Problem to work on:
Copy out each line of the listing below in which the string "typedef" occurs.

Available data:

### src/rtl/core/assert_macros.svh
// Assertion helper macros
`ifndef ASSERT_MACROS_SVH
`define ASSERT_MACROS_SVH
`ifndef SYNTH
`define ASSERT_IMPL(label, clk, rst_n, prop) \
    label: assert property (@(posedge clk) disable iff (!rst_n) prop) \
        else $error("assertion failed");
`define ASSERT_NEVER(label, clk, rst_n, expr) \
    label: assert property (@(posedge clk) disable iff (!rst_n) !(expr)) \
        else $error("forbidden condition");
`else
`define ASSERT_IMPL(label, clk, rst_n, prop)
`define ASSERT_NEVER(label, clk, rst_n, expr)
`endif
`endif

### src/rtl/core/icf_pkg.sv
// ----------------------------------------------------------------------------
// icf_pkg
// Shared opcodes, widths and types of the constant folder.
// ----------------------------------------------------------------------------
package icf_pkg;
    localparam int VREGS_DEF = 256;
    localparam int CFG_W     = 9;
    localparam int VAL_W     = 64;

    typedef enum logic [4:0] {
        OP_IMM = 5'd0, OP_MOV = 5'd1, OP_ADD = 5'd2, OP_SUB = 5'd3, OP_MUL = 5'd4,
        OP_DIV = 5'd5, OP_MOD = 5'd6, OP_EQ = 5'd7, OP_NEQ = 5'd8, OP_LT = 5'd9,
        OP_GT = 5'd10, OP_LTE = 5'd11, OP_GTE = 5'd12, OP_AND = 5'd13,
        OP_OR = 5'd14, OP_XOR = 5'd15, OP_SHL = 5'd16, OP_SHR = 5'd17,
        OP_NEG = 5'd18, OP_NOT = 5'd19, OP_BITNOT = 5'd20, OP_BARRIER = 5'd21,
        OP_OTHER = 5'd22
    } t_op;

    // Front-end classification handed to the back end
    typedef struct packed {
        logic [4:0]       op;
        logic             dok;
        logic             aok;
        logic             bok;
        logic [7:0]       d;
        logic [7:0]       a;
        logic [7:0]       b;
        logic [VAL_W-1:0] imm;
        logic             last;
    } t_cmd;
endpackage

### src/rtl/core/icf_front.sv
// ----------------------------------------------------------------------------
// icf_front
// Accept instructions, check register indices, push commands to the queue.
// ----------------------------------------------------------------------------
module icf_front
    import icf_pkg::*;
#(
    parameter int VREGS = VREGS_DEF
) (
    input  logic             i_clk,
    input  logic             i_rst_n,
    input  logic             i_cfg_we,
    input  logic [CFG_W-1:0] i_cfg_wdata,
    input  logic             i_valid,
    output logic             o_ready,
    input  logic [4:0]       i_op,
    input  logic [8:0]       i_dest,
    input  logic [8:0]       i_sa,
    input  logic [8:0]       i_sb,
    input  logic [VAL_W-1:0] i_imm,
    input  logic             i_last,
    output logic             o_valid,
    input  logic             i_ready,
    output t_cmd             o_cmd
);
    localparam int QD = 2;
    logic [CFG_W-1:0] r_lim;
    t_cmd             r_q [QD];
    logic [1:0]       r_cnt;
    logic             r_rp, r_wp;
    logic             push, pop;
    t_cmd             c;
    logic [12:0]      lim_e;

    // Effective limit: min(vregs_in_use, VREGS)
    assign lim_e = (13'(r_lim) < 13'(VREGS)) ? 13'(r_lim) : 13'(VREGS);

    function automatic logic idx_ok(input logic [8:0] f, input logic [12:0] l);
        return !f[8] && (13'(f[7:0]) < l);
    endfunction

    always_comb begin
        c.op   = i_op;
        c.dok  = idx_ok(i_dest, lim_e);
        c.aok  = idx_ok(i_sa, lim_e);
        c.bok  = idx_ok(i_sb, lim_e);
        c.d    = i_dest[7:0];
        c.a    = i_sa[7:0];
        c.b    = i_sb[7:0];
        c.imm  = i_imm;
        c.last = i_last;
    end

    assign o_ready = (r_cnt != 2'(QD));
    assign push    = i_valid && o_ready;
    assign o_valid = (r_cnt != 2'd0);
    assign pop     = o_valid && i_ready;
    assign o_cmd   = r_q[r_rp];

    always_ff @(posedge i_clk) begin
        if (!i_rst_n) begin
            r_lim <= CFG_W'(256);
            r_cnt <= '0;
            r_rp  <= 1'b0;
            r_wp  <= 1'b0;
        end else begin
            if (i_cfg_we) r_lim <= i_cfg_wdata;
            if (push) begin
                r_q[r_wp] <= c;
                r_wp      <= ~r_wp;
            end
            if (pop) r_rp <= ~r_rp;
            r_cnt <= r_cnt + 2'(push) - 2'(pop);
        end
    end
endmodule

### config.mk
export PLATFORM = sky130hd
export DESIGN_NAME = icf_front
export DESIGN_NICKNAME = d
export VERILOG_FILES = /design/src/rtl/core/assert_macros.svh /design/src/rtl/core/icf_pkg.sv /design/src/rtl/core/icf_front.sv
export SDC_FILE = /design/constraint.sdc
export NUM_CORES = 1
export LEC_CHECK = 0
export ABC_AREA = 1
export BUFFER_PORTS_ARGS = -buffer_cell sky130_fd_sc_hd__buf_2
export CORE_MARGIN = 4
export CORE_UTILIZATION = 45
export DETAILED_ROUTE_END_ITERATION = 8
export PLACE_DENSITY_LB_ADDON = 0.2
export SETUP_SLACK_MARGIN = 0.05
export SLEW_MARGIN = 20
export SYNTH_ARGS = -nofsm -noshare
export SYNTH_HDL_FRONTEND = slang
export SYNTH_SLANG_ARGS = --single-unit
### constraint.sdc
create_clock -name i_clk -period 13 [get_ports i_clk]
set_input_delay 1.95 -clock i_clk [delete_from_list [all_inputs] [get_ports i_clk]]
set_output_delay 1.95 -clock i_clk [all_outputs]
set_load 0.02 [all_outputs]
==> flow_summary_export.csv <==
group,metric,value,unit
status,status,"finished, final reports clean",
yosys,yosysMostFrequentCell,"edfxtp_1",
worst_hold_path,hold_path.class,"reg2reg",
power,report.power.total,1.91,mW
critical_path,crit_buf_inv,2,
yosys,syn_avg_cell_area,17.0,sq um
critical_path,startpoint_type,"flop",
sta,finalCritPeriodShare,35.7,%
critical_path,arrival,2.69,ns
layout,fin_nets,843,
layout,areaGrowthSynthToFinish,24.8,%
global_route,grt_max_degree,67,
worst_hold_path,hold_path_end,"r_wp$_SDFFE_PN0P_",
critical_path,r2r_start,"r_cnt[0]$_SDFF_PN0_",
cts,cts_buffers,22,
critical_path,r2r_end,"r_q[0][60]$_DFFE_PP_",
sta,fin_setup_tns,0,ns
cts,cts_setup_buffers,0,
layout,n_antenna_cell,0,
power,p_per_area,184,nW/um^2
critical_path,cpPeakStageDelay,0.79,ns
yosys,ys.flop_type,"edfxtp_1",
cts,clk_pin_slew,0.06,ns
critical_path,crit_path_max_fanout,61,
yosys,synthArstFlopShare,0,%
route,vias,4768,
yosys,synth-seq-cells,208,
cts,h-tree-depth,1,
cts,insertion_delay,0.49,ns
die,die_w,144,um
sta,fin_ws,8.36,ns
critical_path,crit_chain,"buf_4, mux2_2, buf_2",
yosys,synth.mux.area_fraction,14.5,%
route,drc,0,
global_route,antenna_found_initial,1,
sta,finalMaxSlewViolations,0,
critical_path,slowest_stage,"buf_4",
route,first_iter_violations,228,
critical_path,critical-path-top-delay-family,"buffers and inverters",
place,hpwl,11600,um
sta,max_slew_margin,30.5,%
yosys,synth_common_cells,"edfxtp_1 (194), mux2_2 (67), nand2_1 (51)",
route,vias_per_cell,5.00,
critical_path,cp.required,11.05,ns
cts,clock_sinks,208,
layout,postLayoutCoreUtil,57.4,%
yosys,syn_inst,487,
sta,fmax,215,MHz
cts,cts_resized,0,
yosys,netlist_area,8300,sq um
yosys,synth_area_leaders,"edfxtp_1 (70%), mux2_2 (9.1%), mux2_4 (5.4%), ha_1 (3.5%), dfxtp_1 (3.4%)",
die,die_h,144,um
yosys,synth_compound_area_share,1.30,%
yosys,syn_nets,621,
critical_path,r2r_setup_slack,10.25,ns
yosys,synth-xor-area-share,0.106,%
cts,cts_root_buf,"clkbuf_16",
die,floorplan.initialDensity,46.0,%
route,wl,16900,um
sta,worst_pin_slew,1.04,ns
critical_path,critPathKind,"reg2out",
yosys,yosys.area_share.simple,4.63,%
sta,min_period,4.64,ns
place,io_buffers,209,
sta,setup_viol,0,
yosys,synth_edf_count,194,
layout,drive_gt1_share,48.1,%
power,ir_worst_vdd,0.109,mV
run,maxCapViolCount,0,
place,pre_cts_slack,8.54,ns
sta,rsz0062_at_grt,"no",
global_route,grt_remaining_overflow,0,
route,ant_nets,0,
sta,finalHoldViolations,0,
layout,register_area,6110,sq um
sta,fin_hold_ws,0.474,ns
die,rows,49,
yosys,ys_seq_area_share,73.6,%
critical_path,rr_worst_depth,5,
cts,clockBufferDepth,3,
yosys,synth_top_family_by_area,"multiplexers",
cts,cts_tree,"built",
yosys,yosys.area.top_type,"edfxtp_1",
die,die-area,20700,sq um
sta,finClkSkew,0.0103,ns
layout,multi_input_area,2010,sq um
worst_hold_path,min_from,"r_wp$_SDFFE_PN0P_",
yosys,ys.warnings.count,0,
layout,fill_cells,1445,
route,wl_per_cell,17.7,um
global_route,grt_util_all_layers,15.6,%
worst_hold_path,holdPathStages,2,
power,power.leakage,4.10,nW
place,finalWeightedCongestion,0.812,
die,ios,210,
global_route,grt_pass1_wl,25300,um
yosys,yosysUniqueCellTypes,19,
yosys,synthAdderAreaFrac,3.47,%
cts,cts_hold_buf,0,
global_route,grt_pass1_vias,4948,
route,dr.pass1.iters,5,
yosys,synth_top_cell_area_share,70.2,%
critical_path,critPathCaptureType,"primary output",
die,core_area,18000,sq um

Reply to the exercise:
    typedef enum logic [4:0] {
    typedef struct packed {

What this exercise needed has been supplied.